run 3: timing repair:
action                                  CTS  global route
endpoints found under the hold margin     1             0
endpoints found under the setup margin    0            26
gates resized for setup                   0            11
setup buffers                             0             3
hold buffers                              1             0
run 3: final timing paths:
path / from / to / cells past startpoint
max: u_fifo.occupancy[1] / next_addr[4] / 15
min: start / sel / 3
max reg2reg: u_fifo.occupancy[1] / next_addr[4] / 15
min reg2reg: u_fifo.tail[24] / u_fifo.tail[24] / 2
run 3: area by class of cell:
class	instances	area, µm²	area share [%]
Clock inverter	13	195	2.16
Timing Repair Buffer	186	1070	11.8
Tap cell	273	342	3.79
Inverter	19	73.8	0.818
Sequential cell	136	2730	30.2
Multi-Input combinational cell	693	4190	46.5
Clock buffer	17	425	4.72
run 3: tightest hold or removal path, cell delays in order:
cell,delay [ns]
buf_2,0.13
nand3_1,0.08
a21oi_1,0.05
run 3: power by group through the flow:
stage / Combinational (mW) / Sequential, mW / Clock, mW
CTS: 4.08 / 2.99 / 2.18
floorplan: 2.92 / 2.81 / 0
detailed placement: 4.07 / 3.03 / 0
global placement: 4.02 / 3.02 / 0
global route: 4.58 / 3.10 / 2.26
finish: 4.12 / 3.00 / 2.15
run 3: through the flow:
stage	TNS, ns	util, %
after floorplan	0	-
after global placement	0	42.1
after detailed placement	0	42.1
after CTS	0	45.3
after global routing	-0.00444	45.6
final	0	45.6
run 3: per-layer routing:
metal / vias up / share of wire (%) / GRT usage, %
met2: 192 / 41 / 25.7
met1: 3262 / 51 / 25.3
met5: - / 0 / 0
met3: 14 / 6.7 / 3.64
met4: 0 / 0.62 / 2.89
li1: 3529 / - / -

> [TASK STATEMENT]
Once you reach the line containing "run 3: through", transcribe it and each line after it through the end of the material, exactly and with nothing added.

> [WRITTEN ANSWER]
run 3: through the flow:
stage	TNS, ns	util, %
after floorplan	0	-
after global placement	0	42.1
after detailed placement	0	42.1
after CTS	0	45.3
after global routing	-0.00444	45.6
final	0	45.6
run 3: per-layer routing:
metal / vias up / share of wire (%) / GRT usage, %
met2: 192 / 41 / 25.7
met1: 3262 / 51 / 25.3
met5: - / 0 / 0
met3: 14 / 6.7 / 3.64
met4: 0 / 0.62 / 2.89
li1: 3529 / - / -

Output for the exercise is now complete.